Olin Jacqueline L, Griffiths Carrie L, Smith Morgan B
1 Levine College of Health Sciences, Wingate University School of Pharmacy, Wingate, NC, USA.
2 Hematology/Oncology, Novant Health Presbyterian Medical Center, Charlotte, NC, USA.
J Oncol Pharm Pract. 2018 Oct;24(7):517-524. doi: 10.1177/1078155217718383. Epub 2017 Jul 11.
Patients with chronic lymphocytic leukemia with the 17p deletion have a poor prognosis and treatment options are limited. Venetoclax, a novel B-cell lymphoma-2 inhibitor, has been approved for treatment-experienced chronic lymphocytic leukemia patients with the 17p deletion. A phase 1 dose-escalation study to 400 mg daily showed overall response rates across all doses of 79% with a complete response achieved in 20%. A phase 2 multicenter open-label study demonstrated overall response rate of 79.4% of patients (95% confidence interval 70.5-86.6) with median duration of follow-up of 12.1 months (IQR 10.1-14.2). Tumor lysis syndrome has been observed during initiation and titration. Assessing risk of tumor lysis syndrome prior to therapy initiation is essential to provide appropriate prophylactic medications. Neutropenia, potentially warranting dose reduction or discontinuation, has been observed. Venetoclax has demonstrated activity in other leukemias, multiple myeloma, and lymphomas. Venetoclax has shown response, and is well tolerated in patients with highly resistant chronic lymphocytic leukemia. It has the potential to be part of the treatment armamentarium for other malignancies.

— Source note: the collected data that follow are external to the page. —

--- src/rtl/wish_unpack.sv ---
// Wishbone-style width down-converter: one NUM_PACK*DATA_WIDTH word in, NUM_PACK beats out.
// Optional macro WISH_UNPACK_STALL_EN drives s_stall_o for pipelined Wishbone sources.
module wish_unpack #(
   parameter int DATA_WIDTH    = 8,
   parameter int NUM_PACK      = 4,
   parameter int LITTLE_ENDIAN = 1
) (
   input  logic                           clk_i,
   input  logic                           rst_i,
   input  logic                           s_stb_i,
   input  logic                           s_cyc_i,
   output logic                           s_ack_o,
   output logic                           s_stall_o,
   input  logic [DATA_WIDTH*NUM_PACK-1:0] s_dat_i,
   input  logic [1:0]                     s_tgc_i,
   output logic                           d_stb_o,
   output logic                           d_cyc_o,
   input  logic                           d_ack_i,
   output logic [DATA_WIDTH-1:0]          d_dat_o,
   output logic [1:0]                     d_tgc_o
);
   localparam int WORD_W = DATA_WIDTH * NUM_PACK;
   localparam int IDX_W  = $clog2(NUM_PACK);
   localparam logic [IDX_W-1:0] LAST_IDX = IDX_W'(NUM_PACK - 1);

   logic [WORD_W-1:0]     dat_q;
   logic [1:0]            tgc_q;
   logic                  full_q;
   logic [IDX_W-1:0]      idx_q;
   logic                  beat_go;
   logic                  last_go;
   logic                  at_last;
   logic [DATA_WIDTH-1:0] beats [NUM_PACK];

   // Beat k in output order; endianness only changes which slice feeds it.
   for (genvar k = 0; k < NUM_PACK; k++) begin : g_beat
      if (LITTLE_ENDIAN != 0) begin : g_le
         assign beats[k] = dat_q[k*DATA_WIDTH +: DATA_WIDTH];
      end else begin : g_be
         assign beats[k] = dat_q[(NUM_PACK-1-k)*DATA_WIDTH +: DATA_WIDTH];
      end
   end

   assign at_last = (idx_q == LAST_IDX);
   assign beat_go = full_q && d_ack_i;
   assign last_go = beat_go && at_last;

   // Accepting while the final beat drains keeps back-to-back words bubble-free.
   assign s_ack_o = s_stb_i && s_cyc_i && !rst_i && (!full_q || last_go);

`ifdef WISH_UNPACK_STALL_EN
   assign s_stall_o = full_q && !last_go;
`else
   assign s_stall_o = 1'b0;
`endif

   assign d_stb_o = full_q;
   assign d_cyc_o = full_q;
   assign d_dat_o = beats[idx_q];
   assign d_tgc_o = {at_last & tgc_q[1], (idx_q == '0) & tgc_q[0]};

   always_ff @(posedge clk_i or posedge rst_i) begin
      if (rst_i) begin
         dat_q  <= '0;
         tgc_q  <= '0;
         full_q <= 1'b0;
         idx_q  <= '0;
      end else if (s_ack_o) begin
         dat_q  <= s_dat_i;
         tgc_q  <= s_tgc_i;
         full_q <= 1'b1;
         idx_q  <= '0;
      end else if (beat_go) begin
         if (at_last) begin
            idx_q  <= '0;
            full_q <= 1'b0;
         end else begin
            idx_q  <= idx_q + 1'b1;
         end
      end
   end
endmodule
## src/rtl/mem_port_arbiter_if.sv

```systemverilog
// Bundle of the fetch, load/store and memory-side signals around mem_port_arbiter.
// The slave modport is the arbiter's view; master is the requester/memory side.
interface mem_port_arbiter_if #(
   parameter int AW = 32,
   parameter int DW = 32
);
   logic              if_req;
   logic [AW-1:0]     if_addr;
   logic              if_ack;
   logic [DW-1:0]     if_rdata;

   logic              d_req;
   logic              d_we;
   logic [AW-1:0]     d_addr;
   logic [DW/8-1:0]   d_be;
   logic [DW-1:0]     d_wdata;
   logic              d_ack;
   logic [DW-1:0]     d_rdata;

   logic              mem_en;
   logic              mem_we;
   logic [DW/8-1:0]   mem_be;
   logic [AW-1:0]     mem_addr;
   logic [DW-1:0]     mem_wdata;
   logic [DW-1:0]     mem_rdata;

   logic              busy;

   modport slave (
      input  if_req, if_addr, d_req, d_we, d_addr, d_be, d_wdata, mem_rdata,
      output if_ack, if_rdata, d_ack, d_rdata,
      output mem_en, mem_we, mem_be, mem_addr, mem_wdata, busy
   );

   modport master (
      output if_req, if_addr, d_req, d_we, d_addr, d_be, d_wdata, mem_rdata,
      input  if_ack, if_rdata, d_ack, d_rdata,
      input  mem_en, mem_we, mem_be, mem_addr, mem_wdata, busy
   );
endinterface

```

## src/rtl/mem_port_arbiter.sv

```systemverilog
// Shares one single-port memory between fetch and load/store requesters: IDLE -> ACCESS(LAT) -> DONE.
// Define MEM_ARB_RR_EN for round-robin tie breaking; otherwise data has fixed priority over fetch.
module mem_port_arbiter #(
   parameter int AW  = 32,
   parameter int DW  = 32,
   parameter int LAT = 2
) (
   input logic               clk,
   input logic               reset,
   mem_port_arbiter_if.slave bus
);
   localparam int BW = DW / 8;
   localparam int CW = (LAT > 1) ? $clog2(LAT) : 1;

   typedef enum logic [1:0] {
      IDLE   = 2'd0,
      ACCESS = 2'd1,
      DONE   = 2'd2
   } state_e;

   state_e          state_q;
   logic [CW-1:0]   cnt_q;
   logic            own_data_q;
   logic [AW-1:0]   mem_addr_q;
   logic [BW-1:0]   mem_be_q;
   logic [DW-1:0]   mem_wdata_q;
   logic            mem_we_q;
   logic            mem_en_q;
   logic            if_ack_q;
   logic            d_ack_q;
   logic            busy_q;
   logic [DW-1:0]   if_rdata_q;
   logic [DW-1:0]   d_rdata_q;
   logic            sel_data_d;

`ifdef MEM_ARB_RR_EN
   logic            last_data_q;

   // Tie goes to whichever requester was not served last.
   always_comb begin
      sel_data_d = bus.d_req & (~bus.if_req | ~last_data_q);
   end

   // Pointer tracks the most recent grant, contested or not.
   always_ff @(posedge clk) begin
      if (!reset) begin
         last_data_q <= 1'b1;
      end else if (state_q == IDLE && (bus.if_req || bus.d_req)) begin
         last_data_q <= sel_data_d;
      end
   end
`else
   // Data always wins a tie.
   always_comb begin
      sel_data_d = bus.d_req;
   end
`endif

   // Sequencer: latch the winner, run the memory for LAT cycles, then ack once.
   always_ff @(posedge clk) begin
      if (!reset) begin
         state_q     <= IDLE;
         cnt_q       <= '0;
         own_data_q  <= 1'b0;
         mem_addr_q  <= '0;
         mem_be_q    <= '0;
         mem_wdata_q <= '0;
         mem_we_q    <= 1'b0;
         mem_en_q    <= 1'b0;
         if_ack_q    <= 1'b0;
         d_ack_q     <= 1'b0;
         busy_q      <= 1'b0;
         if_rdata_q  <= '0;
         d_rdata_q   <= '0;
      end else begin
         case (state_q)
            IDLE: begin
               if (bus.if_req || bus.d_req) begin
                  own_data_q <= sel_data_d;
                  if (sel_data_d) begin
                     mem_addr_q  <= bus.d_addr;
                     mem_be_q    <= bus.d_be;
                     mem_we_q    <= bus.d_we;
                     mem_wdata_q <= bus.d_wdata;
                  end else begin
                     mem_addr_q  <= bus.if_addr;
                     mem_be_q    <= '1;
                     mem_we_q    <= 1'b0;
                     mem_wdata_q <= '0;
                  end
                  cnt_q    <= CW'(LAT - 1);
                  mem_en_q <= 1'b1;
                  busy_q   <= 1'b1;
                  state_q  <= ACCESS;
               end else begin
                  state_q <= IDLE;
               end
            end
            ACCESS: begin
               if (cnt_q == '0) begin
                  if (!mem_we_q) begin
                     if (own_data_q) begin
                        d_rdata_q <= bus.mem_rdata;
                     end else begin
                        if_rdata_q <= bus.mem_rdata;
                     end
                  end
                  mem_en_q <= 1'b0;
                  mem_we_q <= 1'b0;
                  if_ack_q <= ~own_data_q;
                  d_ack_q  <= own_data_q;
                  state_q  <= DONE;
               end else begin
                  cnt_q <= cnt_q - CW'(1);
               end
            end
            DONE: begin
               if_ack_q <= 1'b0;
               d_ack_q  <= 1'b0;
               busy_q   <= 1'b0;
               state_q  <= IDLE;
            end
            default: begin
               mem_en_q <= 1'b0;
               mem_we_q <= 1'b0;
               if_ack_q <= 1'b0;
               d_ack_q  <= 1'b0;
               busy_q   <= 1'b0;
               state_q  <= IDLE;
            end
         endcase
      end
   end

   assign bus.if_ack    = if_ack_q;
   assign bus.if_rdata  = if_rdata_q;
   assign bus.d_ack     = d_ack_q;
   assign bus.d_rdata   = d_rdata_q;
   assign bus.mem_en    = mem_en_q;
   assign bus.mem_we    = mem_we_q;
   assign bus.mem_be    = mem_be_q;
   assign bus.mem_addr  = mem_addr_q;
   assign bus.mem_wdata = mem_wdata_q;
   assign bus.busy      = busy_q;
endmodule

```

## src/flat_wrapper.sv

```systemverilog
// flat-port wrapper written by rule: the top's interface ports become plain ports
module mem_port_arbiter_flat 
#(
   parameter int AW  = 32,
   parameter int DW  = 32,
   parameter int LAT = 2
)
  (clk, reset, bus_if_req, bus_if_addr, bus_d_req, bus_d_we, bus_d_addr, bus_d_be, bus_d_wdata, bus_mem_rdata, bus_if_ack, bus_if_rdata, bus_d_ack, bus_d_rdata, bus_mem_en, bus_mem_we, bus_mem_be, bus_mem_addr, bus_mem_wdata, bus_busy);
  mem_port_arbiter_if #(.AW(AW), .DW(DW)) bus_i ();
  input logic clk;
  input logic reset;
  input wire logic [$bits(bus_i.if_req)-1:0] bus_if_req;
  input wire logic [$bits(bus_i.if_addr)-1:0] bus_if_addr;
  input wire logic [$bits(bus_i.d_req)-1:0] bus_d_req;
  input wire logic [$bits(bus_i.d_we)-1:0] bus_d_we;
  input wire logic [$bits(bus_i.d_addr)-1:0] bus_d_addr;
  input wire logic [$bits(bus_i.d_be)-1:0] bus_d_be;
  input wire logic [$bits(bus_i.d_wdata)-1:0] bus_d_wdata;
  input wire logic [$bits(bus_i.mem_rdata)-1:0] bus_mem_rdata;
  output wire logic [$bits(bus_i.if_ack)-1:0] bus_if_ack;
  output wire logic [$bits(bus_i.if_rdata)-1:0] bus_if_rdata;
  output wire logic [$bits(bus_i.d_ack)-1:0] bus_d_ack;
  output wire logic [$bits(bus_i.d_rdata)-1:0] bus_d_rdata;
  output wire logic [$bits(bus_i.mem_en)-1:0] bus_mem_en;
  output wire logic [$bits(bus_i.mem_we)-1:0] bus_mem_we;
  output wire logic [$bits(bus_i.mem_be)-1:0] bus_mem_be;
  output wire logic [$bits(bus_i.mem_addr)-1:0] bus_mem_addr;
  output wire logic [$bits(bus_i.mem_wdata)-1:0] bus_mem_wdata;
  output wire logic [$bits(bus_i.busy)-1:0] bus_busy;
  assign bus_i.if_req = bus_if_req;
  assign bus_i.if_addr = bus_if_addr;
  assign bus_i.d_req = bus_d_req;
  assign bus_i.d_we = bus_d_we;
  assign bus_i.d_addr = bus_d_addr;
  assign bus_i.d_be = bus_d_be;
  assign bus_i.d_wdata = bus_d_wdata;
  assign bus_i.mem_rdata = bus_mem_rdata;
  assign bus_if_ack = bus_i.if_ack;
  assign bus_if_rdata = bus_i.if_rdata;
  assign bus_d_ack = bus_i.d_ack;
  assign bus_d_rdata = bus_i.d_rdata;
  assign bus_mem_en = bus_i.mem_en;
  assign bus_mem_we = bus_i.mem_we;
  assign bus_mem_be = bus_i.mem_be;
  assign bus_mem_addr = bus_i.mem_addr;
  assign bus_mem_wdata = bus_i.mem_wdata;
  assign bus_busy = bus_i.busy;
  mem_port_arbiter #(.AW(AW), .DW(DW), .LAT(LAT)) u_core (.clk(clk), .reset(reset), .bus(bus_i));
endmodule
```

伴有17p缺失的慢性淋巴细胞白血病患者预后较差,治疗选择有限。维奈克拉是一种新型的B细胞淋巴瘤-2抑制剂,已被批准用于治疗有治疗史的伴有17p缺失的慢性淋巴细胞白血病患者。一项每日剂量递增至400mg的1期研究显示,所有剂量的总体缓解率为79%,完全缓解率为20%。一项2期多中心开放标签研究表明,患者的总体缓解率为79.4%(95%置信区间70.5-86.6),中位随访时间为12.1个月(四分位间距10.1-14.2)。在开始治疗和滴定过程中观察到肿瘤溶解综合征。在开始治疗前评估肿瘤溶解综合征的风险对于提供适当的预防药物至关重要。已观察到中性粒细胞减少,可能需要降低剂量或停药。维奈克拉在其他白血病、多发性骨髓瘤和淋巴瘤中已显示出活性。维奈克拉已显示出疗效,并且在高度耐药的慢性淋巴细胞白血病患者中耐受性良好。它有可能成为其他恶性肿瘤治疗手段的一部分。